Five Tips for Dealing with Angry Customers – start with me please

Very briefly, three weeks ago at the annual check up for gas boiler etc our gas fire was declared “unsafe”. It had given 18 years of excellent service in two homes so didn’t own us anything. We found an updated version of the same fire online from, it was duly ordered and an email confirming our order made it quite clear that someone had to stay in for its delivery on Tuesday 25th May between 8am & 4pm.

You know where this is going I’m sure….4pm arrived and no fire; so I rang the “help desk” who took my details & rang me back to explain that there had been a “mix up” and the fire was going to be delivered tomorrow.

I wasn’t cross because I had plenty of desk stuff to do today catching up from the BDA conference.

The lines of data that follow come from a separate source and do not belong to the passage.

## src/rtl/router_pkg.sv

```systemverilog
// router_pkg -- constants shared by the router register block.
//
// Contents:
//   DATA_W_DEF    default packet byte width
//   ADDR_MSB/LSB  location of the destination address field in the header byte
//   ADDR_INVALID  address code that is not mapped to any output port
//   addr_t        type of the address field
//   addr_is_valid helper returning 1 when an address selects a real port
package router_pkg;

  localparam int DATA_W_DEF = 8;

  localparam int ADDR_MSB = 1;
  localparam int ADDR_LSB = 0;
  localparam int ADDR_W   = ADDR_MSB - ADDR_LSB + 1;

  typedef logic [ADDR_W-1:0] addr_t;

  localparam addr_t ADDR_INVALID = 2'b11;

  function automatic logic addr_is_valid(input addr_t addr);
    return addr != ADDR_INVALID;
  endfunction

endpackage

```

## src/rtl/router_reg_parity.sv

```systemverilog
// router_reg_parity -- parity accumulate / capture / compare for one packet.
//
// Ports:
//   clock, resetn          clock and synchronous active-low reset
//   detect_add             start of packet: clears both parity registers and err
//   lfd_state              header is being loaded: header_byte enters the parity
//   ld_state               payload/parity phase
//   full_state             output FIFO full: payload byte already accounted for
//   pkt_valid              high on header/payload, low on the parity byte
//   data_in                incoming byte
//   header_byte            latched header byte from the byte path
//   parity_done            parity byte has been received (compare enable)
//   err                    parity mismatch flag
//
// Build option ROUTER_REG_ERR_STICKY_EN:
//   defined   -> err stays high from the first mismatch until detect_add/reset
//   undefined -> err is a single-cycle pulse one clock after the compare
module router_reg_parity
  import router_pkg::*;
#(
  parameter int DATA_W = DATA_W_DEF
) (
  input  logic              clock,
  input  logic              resetn,
  input  logic              detect_add,
  input  logic              lfd_state,
  input  logic              ld_state,
  input  logic              full_state,
  input  logic              pkt_valid,
  input  logic [DATA_W-1:0] data_in,
  input  logic [DATA_W-1:0] header_byte,
  input  logic              parity_done,
  output logic              err
);

  logic [DATA_W-1:0] internal_parity_reg;
  logic [DATA_W-1:0] packet_parity_reg;
  logic              err_reg;
  logic              mismatch;

  assign mismatch = (internal_parity_reg != packet_parity_reg);
  assign err      = err_reg;

  // Running XOR of header and payload. A byte that arrives while the FIFO is
  // full is still counted in ld_state; the repeat presentation of that same
  // byte during full_state must not be counted a second time.
  always_ff @(posedge clock) begin
    if (!resetn) begin
      internal_parity_reg <= '0;
      packet_parity_reg   <= '0;
    end else begin
      if (detect_add)
        internal_parity_reg <= '0;
      else if (lfd_state)
        internal_parity_reg <= internal_parity_reg ^ header_byte;
      else if (ld_state && pkt_valid && !full_state)
        internal_parity_reg <= internal_parity_reg ^ data_in;

      if (detect_add)
        packet_parity_reg <= '0;
      else if (ld_state && !pkt_valid)
        packet_parity_reg <= data_in;
    end
  end

`ifdef ROUTER_REG_ERR_STICKY_EN
  // Sticky flag: any compare cycle with a mismatch latches err.
  always_ff @(posedge clock) begin
    if (!resetn)
      err_reg <= 1'b0;
    else if (detect_add)
      err_reg <= 1'b0;
    else if (parity_done && mismatch)
      err_reg <= 1'b1;
  end
`else
  // Pulse flag: parity_done stays high until the next header, so the compare
  // is qualified with the first cycle of parity_done to give exactly one
  // clock of err per bad packet.
  logic parity_done_d_reg;

  always_ff @(posedge clock) begin
    if (!resetn) begin
      err_reg           <= 1'b0;
      parity_done_d_reg <= 1'b0;
    end else begin
      parity_done_d_reg <= parity_done;
      if (detect_add)
        err_reg <= 1'b0;
      else
        err_reg <= parity_done && !parity_done_d_reg && mismatch;
    end
  end
`endif

endmodule

```

## src/rtl/router_reg.sv

```systemverilog
// router_reg -- byte path and status registers of the packet router.
//
// Ports:
//   clock, resetn          clock and synchronous active-low reset
//   pkt_valid              source packet-valid (low on the parity byte)
//   data_in   [DATA_W]     source packet byte; header address in [1:0]
//   fifo_full              full flag of the addressed output FIFO
//   detect_add, lfd_state, ld_state, laf_state, full_state, rst_int_reg
//                          one-hot state decodes from the router FSM
//   dout      [DATA_W]     byte presented to the output FIFOs
//   parity_done            parity byte received and forwarded
//   low_pkt_valid          pkt_valid fell while loading data
//   err                    packet parity mismatch
//
// Build option ROUTER_REG_ERR_STICKY_EN selects sticky err (see
// router_reg_parity); default build produces a one-clock err pulse.
module router_reg
  import router_pkg::*;
#(
  parameter int DATA_W = DATA_W_DEF
) (
  input  logic              clock,
  input  logic              resetn,
  input  logic              pkt_valid,
  input  logic [DATA_W-1:0] data_in,
  input  logic              fifo_full,
  input  logic              detect_add,
  input  logic              lfd_state,
  input  logic              ld_state,
  input  logic              laf_state,
  input  logic              full_state,
  input  logic              rst_int_reg,
  output logic [DATA_W-1:0] dout,
  output logic              parity_done,
  output logic              low_pkt_valid,
  output logic              err
);

  logic [DATA_W-1:0] header_byte_reg;
  logic [DATA_W-1:0] fifo_full_byte_reg;
  logic [DATA_W-1:0] dout_reg;
  logic              parity_done_reg;
  logic              low_pkt_valid_reg;
  logic              header_ok;

  assign header_ok     = addr_is_valid(data_in[ADDR_MSB:ADDR_LSB]);
  assign dout          = dout_reg;
  assign parity_done   = parity_done_reg;
  assign low_pkt_valid = low_pkt_valid_reg;

  always_ff @(posedge clock) begin
    if (!resetn) begin
      header_byte_reg    <= '0;
      fifo_full_byte_reg <= '0;
      dout_reg           <= '0;
      parity_done_reg    <= 1'b0;
      low_pkt_valid_reg  <= 1'b0;
    end else begin
      // Headers addressed to the unmapped port are dropped here.
      if (detect_add && pkt_valid && header_ok)
        header_byte_reg <= data_in;

      // A byte arriving while the FIFO is full is parked and replayed in
      // laf_state; dout simply holds during the stall.
      if (ld_state && fifo_full)
        fifo_full_byte_reg <= data_in;

      if (lfd_state)
        dout_reg <= header_byte_reg;
      else if (ld_state && !fifo_full)
        dout_reg <= data_in;
      else if (laf_state)
        dout_reg <= fifo_full_byte_reg;

      // Set has priority over the FSM's internal-reset clear.
      if (ld_state && !pkt_valid)
        low_pkt_valid_reg <= 1'b1;
      else if (rst_int_reg)
        low_pkt_valid_reg <= 1'b0;

      // Parity byte forwarded directly, or replayed after a full stall.
      if (detect_add)
        parity_done_reg <= 1'b0;
      else if ((ld_state && !fifo_full && !pkt_valid) ||
               (laf_state && low_pkt_valid_reg && !parity_done_reg))
        parity_done_reg <= 1'b1;
    end
  end

  router_reg_parity #(
    .DATA_W (DATA_W)
  ) u_parity (
    .clock       (clock),
    .resetn      (resetn),
    .detect_add  (detect_add),
    .lfd_state   (lfd_state),
    .ld_state    (ld_state),
    .full_state  (full_state),
    .pkt_valid   (pkt_valid),
    .data_in     (data_in),
    .header_byte (header_byte_reg),
    .parity_done (parity_done_reg),
    .err         (err)
  );

endmodule

```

I wasn’t cross because I was going to have to move some appointments around tomorrow to cope with the new delivery time (which after some pressure was reduced from “sometime” to a 2 hour window).

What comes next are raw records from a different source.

### config.mk
export PLATFORM = sky130hd
export DESIGN_NAME = battleship_fire_ctrl
export DESIGN_NICKNAME = d
export VERILOG_FILES = /design/src/rtl/battleship_fire_ctrl.sv
export SDC_FILE = /design/constraint.sdc
export NUM_CORES = 1
export LEC_CHECK = 0
export BUFFER_PORTS_ARGS = -buffer_cell sky130_fd_sc_hd__buf_2
export CORE_ASPECT_RATIO = 0.5
export CORE_MARGIN = 1
export CORE_UTILIZATION = 60
export CTS_CLUSTER_DIAMETER = 120
export DETAILED_ROUTE_END_ITERATION = 10
export PLACE_DENSITY = 0.86
export SYNTH_ARGS = -nofsm -noshare
export SYNTH_HDL_FRONTEND = slang
export SYNTH_SLANG_ARGS = --single-unit
export TNS_END_PERCENT = 100
### constraint.sdc
create_clock -name clk -period 7.4 [get_ports clk]
set_input_delay 2.22 -clock clk [delete_from_list [all_inputs] [get_ports clk]]
set_output_delay 2.22 -clock clk [all_outputs]
set_load 0.1 [all_outputs]
### src/rtl/battleship_fire_ctrl.sv
// Shooter-side fire controller: cursor, one-cycle fire request, repeat-shot rejection, shot/hit counts, win/lose.
// Each accepted shot takes one FIRE cycle and one RESP cycle. Buttons are honoured only while IDLE.
module battleship_fire_ctrl #(
  parameter int ROWS       = 5,
  parameter int COLS       = 5,
  parameter int SHIP_CELLS = 4,
  parameter int MAX_SHOTS  = 15
) (
  input  logic       clk,
  input  logic       rst,
  input  logic       btn_up,
  input  logic       btn_down,
  input  logic       btn_left,
  input  logic       btn_right,
  input  logic       btn_shoot,
  input  logic       hit,
  input  logic [2:0] cell_state,
  output logic [4:0] row,
  output logic [4:0] col,
  output logic       fire,
  output logic       busy,
  output logic       last_hit,
  output logic       repeat_err,
  output logic [7:0] shots,
  output logic [7:0] hits,
  output logic       game_over,
  output logic       win
);

  localparam int CELLS = ROWS * COLS;
  localparam int IW    = (CELLS > 1) ? $clog2(CELLS) : 1;
  localparam logic [4:0] ROW_LAST = 5'(ROWS - 1);
  localparam logic [4:0] COL_LAST = 5'(COLS - 1);

  typedef enum logic [1:0] {IDLE, FIRE, RESP, DONE} state_t;

  state_t           state;
  state_t           state_next;
  logic [CELLS-1:0] shot_map;
  logic [IW-1:0]    cell_idx;
  logic             already_shot;
  logic [7:0]       shots_next;
  logic [7:0]       hits_next;
  logic             game_end;
  logic             unused_cell_state;

  // The board's cell code is informational only; nothing here decides on it.
  assign unused_cell_state = ^cell_state;

  assign cell_idx     = IW'(int'(row) * COLS + int'(col));
  assign already_shot = shot_map[cell_idx];
  assign shots_next   = (shots == 8'hFF) ? shots : shots + 8'd1;
  assign hits_next    = (hits == 8'hFF) ? hits : hits + {7'd0, hit};
  assign game_end     = (hits_next == 8'(SHIP_CELLS)) || (shots_next == 8'(MAX_SHOTS));

  always_ff @(posedge clk) begin
    if (!rst) state <= IDLE;
    else      state <= state_next;
  end

  always_comb begin
    state_next = state;
    case (state)
      IDLE:    if (btn_shoot && !already_shot) state_next = FIRE;
      FIRE:    state_next = RESP;
      RESP:    state_next = game_end ? DONE : IDLE;
      default: state_next = DONE;
    endcase
  end

  always_comb begin
    fire      = (state == FIRE);
    busy      = (state == FIRE) || (state == RESP);
    game_over = (state == DONE);
    win       = (state == DONE) && (hits == 8'(SHIP_CELLS));
  end

  // Cursor only moves in IDLE and not on a shoot cycle, so it stays frozen through FIRE/RESP.
  always_ff @(posedge clk) begin
    if (!rst) begin
      row <= 5'd0;
      col <= 5'd0;
    end else if (state == IDLE && !btn_shoot) begin
      if (btn_up && !btn_down)
        row <= (row == 5'd0) ? ROW_LAST : row - 5'd1;
      else if (btn_down && !btn_up)
        row <= (row == ROW_LAST) ? 5'd0 : row + 5'd1;
      if (btn_left && !btn_right)
        col <= (col == 5'd0) ? COL_LAST : col - 5'd1;
      else if (btn_right && !btn_left)
        col <= (col == COL_LAST) ? 5'd0 : col + 5'd1;
    end
  end

  always_ff @(posedge clk) begin
    if (!rst) begin
      shot_map   <= '0;
      repeat_err <= 1'b0;
      shots      <= 8'd0;
      hits       <= 8'd0;
      last_hit   <= 1'b0;
    end else begin
      repeat_err <= 1'b0;
      if (state == IDLE && btn_shoot) begin
        if (already_shot) repeat_err <= 1'b1;
        else              shot_map[cell_idx] <= 1'b1;
      end
      if (state == RESP) begin
        shots    <= shots_next;
        hits     <= hits_next;
        last_hit <= hit;
      end
    end
  end

endmodule

# Yosys cells after proc, flatten, opt, wreduce, memory -nomap -nowiden
# Index checks and enable logic that the tools add are counted.
# totals
regBits,55
in_bits,11
wordCells,75
# classes
n_addsub,7
multipliers,1
n_lt_le_gt_ge,2
eq_ne,11
n_mux,18
bitwise_logic,2
reduce_logical,26
# op_table
op,n
$mux 5,8
$or 25x25->25,1
$eq 8x3->1 const B,2
$eq 8x8->1 const B,2
$mux 8,2
$add 5x1->5 const B,2
$eq 5x3->1 const B,2
$logic_not 5->1,2
$sub 5x1->5 const B,2
$logic_and 1x1->1,9
$add 8x1->8,1
$add 8x1->8 const B,1
$eq 8x4->1 const B,1
$reduce_and 2->1,4
$logic_not 1->1,6
$lt 5x6->1 const B,1
$pmux 2 s3,1
$add 5x5->5,1
$bmux 1 s5,1
$demux 1 s5,1
$ge 5x1->1 const B,1
$mul 5x3->5 const B,1
$eq 2x2->1 const B,2
$mux 2,2
other kinds (7),11

# Longest topological paths before layout
# logic_depth
word_depth,8
ltp_mapped,11
depth_no_buf,9

# Worst setup path after synthesis
# OpenSTA, ideal clock, no wires.
# synth_timing
path_type,register -> output
from,register state[1]
to,output port win
arrival_ns,4.192
path_slack_ns,0.988
stages_incl_launch_ff,4
n_path_buf,0
cell_sequence,dfxtp_1 -> ha_1 -> nand3_1 -> nor4_1
# synth_via
elab_chain_cells,2
# synth_rtl
item,line,text
start: declaration,37,state_t state;
start signal: assignment,58,else state <= state_next;
$eq 2x2->1,n/a,
via game_over,26,"output logic game_over,"
$logic_and 1x1->1,75,win = (state == DONE) && (hits == 8'(SHIP_CELLS));
end: declaration,27,output logic win
# The timed path passes the listed nets, and every way through them passes these cells.

# Worst setup path in the final report
# layout_timing
from,register hits[7]
to,output port win
# layout_via
elab_chain_cells,2
# layout_rtl
item,line,text
start: declaration,25,"output logic [7:0] hits,"
start signal: assignment,110,hits <= hits_next;
$eq 8x3->1,75,
$logic_and 1x1->1,75,
# No other way between the ends.

==> impl_results.md <==
* Status: finished clean
* Startpoint types: flop
* Maximum VDD drop at 356 uV
* #FFs+latches synth at 55
* Port-buffer cells at 39
* Tot Pwr at 0.000989 W
* Total track usage at 27.0%
* Synth area leaders: dfxtp_1, ha_1, nor2_1, mux4_2, a21oi_1
* WP data arrival at 2.03 ns
* Slew Limit Fails at 0
* Initial antenna violation count at 0
* WL/cell at 15.5 um
* Final Critical Period at 4.25 ns
* Layout cells sized above 1 at 13.5%
* Post-CTS Setup Inserts at 0
* # diodes at 0
* Hold WC Path Type: reg -> reg
* First-pass GRT wire length at 12100 um
* # hold bufs at CTS at 0
* Setup TNS at 0 ns
* Clock Sinks at 55
* Largest net degree at the start of global routing at 29
* Maxcap violations at 0
* R2R cell count at 9
* Slew margin rel. at 44.6%
* Vias in the first global route at 2679
* Mapped Nets at 414
* DR DRC count at 0
* CP max stage delay at 0.56 ns
* Vias per cell at 6.21
* IO Pins at 43
* Critical path endpoint category: output port
* Actual slew at the worst max-slew pin at 0.829 ns
* Width of the die at 106 um
* Mean Syn Cell Area at 8.64 sq um
* DP HPWL at 5230 um
* Top FF cell, synth: dfxtp_1
* M3 GR Usage at 4.72%
* Core box area at 0.00507 sq mm
* Die area at 0.00576 sq mm
* Congestion Overflow GR at 0
* Final wirelength at 7410 um
* Final hold vios at 0
* DRT Pass-1 Iters at 5
* FFs w/ async S/R, synth at 0%
* Commonest non-fill, non-tap cells in the layout: dfxtp_1, nor2_1, buf_2, ha_1, nand2_1
* WP data required at 5.18 ns
* Number of buffers created by CTS at 5
* First DRT Iteration DRCs at 255
* Sequential area share after synthesis at 33.7%
* Area grow syn2layout at 8.93%
* Synth Cell Area at 0.00327 sq mm
* CTS tree: done
* Ys Warns at 0
* Final nets at 442
* Worst-path clk slew at 0.10 ns
* Met2 Resource Use GR at 48.3%
* Clock root cell: clkbuf_8
* Hold path cells at 2
* Post-synthesis cell type count at 53
* Maximum clock path buffer count at 2
* Critical-path maximum fanout at 8
* Antenna viol nets, final at 0
* Most common cell after layout, fill and taps aside: dfxtp_1
* Worst-skew pair later-pin latency at 0.32 ns
* Number of flops mapped to enable cells by yosys at 0
* LEAKAGE at 1.48 nW
* Syn Inst Count at 378
* Synth top area share at 33.7%
* Final Wtd Congestion at 0.915
* Vias at 2963
* Yosys top cell by area: dfxtp_1
* Final period util at 57.4%
* Met1 GRT Util at 33.6%
* CP max stage cell: or4_1
* Worst path cell trace: or4_1 > nor4_1 > buf_2
* Gr busiest metal: met2
* Final Setup Violations at 0
* Die Height at 54.2 um
* Max Clock Freq at 0.235 GHz
* RSZ-0062 raised after global routing: false
* WS Path Type: reg -> out
* H-tree levels at 2
* Initial Util at 64.4%
* PD cells at 278 mW/mm^2
* Post-CTS sizing at 0
* Row count at 18
* Worst Skew at 0.00972 ns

I wasn’t cross because their systems are obviously crap but

I was incandescent that after several minutes of discussion and listening to the blame being passed to the couriers (who of course couldn’t defend themselves) I had to point out to the “help desk” that nobody had said “sorry”. Whenever anything goes wrong start with “I’m sorry to hear that, I understand how you must feel, how can I help.”

That’s then…perhaps someone from the company will read this blog from BNET

In a post on TheNextWeb, internet entrepreneur Boris Veldhuijzen van Zanten says that businesses should go the extra mile to embrace their customers — even if they seem to spend most of their time driving you crazy.

You might have some animosity towards customers from time to time, but it’s worth remembering that you’re often a customer yourself.
Here are some of van Zanten’s observations:

1) Appease the angry customer

Accepted wisdom, notes van Zanten, isL “You shouldn’t feed the trolls. I say: feed them, nurture them, love them and they will turn into your biggest fans”. You might be reading an angry email, but that’s probably been written in a feverish state — it’s more likely you’re dealing with a reasonable person having a bad moment than an uncouth maniac.

Try stepping back from the situation and responding to these people in a calm manner. If you can solve the problem that has so incensed them, they might just end up as one of your most loyal customers.

2) Go the extra mile

Sometimes it’s worth devoting a little extra time to helping customers sort out problems that are outside of your remit. That doesn’t mean you should mow their lawn if they’re phoning up to complain about their broadband, but it wouldn’t hurt to offer advice around the enquiry — maybe optimising their network and pointing out any potential errors with their computer.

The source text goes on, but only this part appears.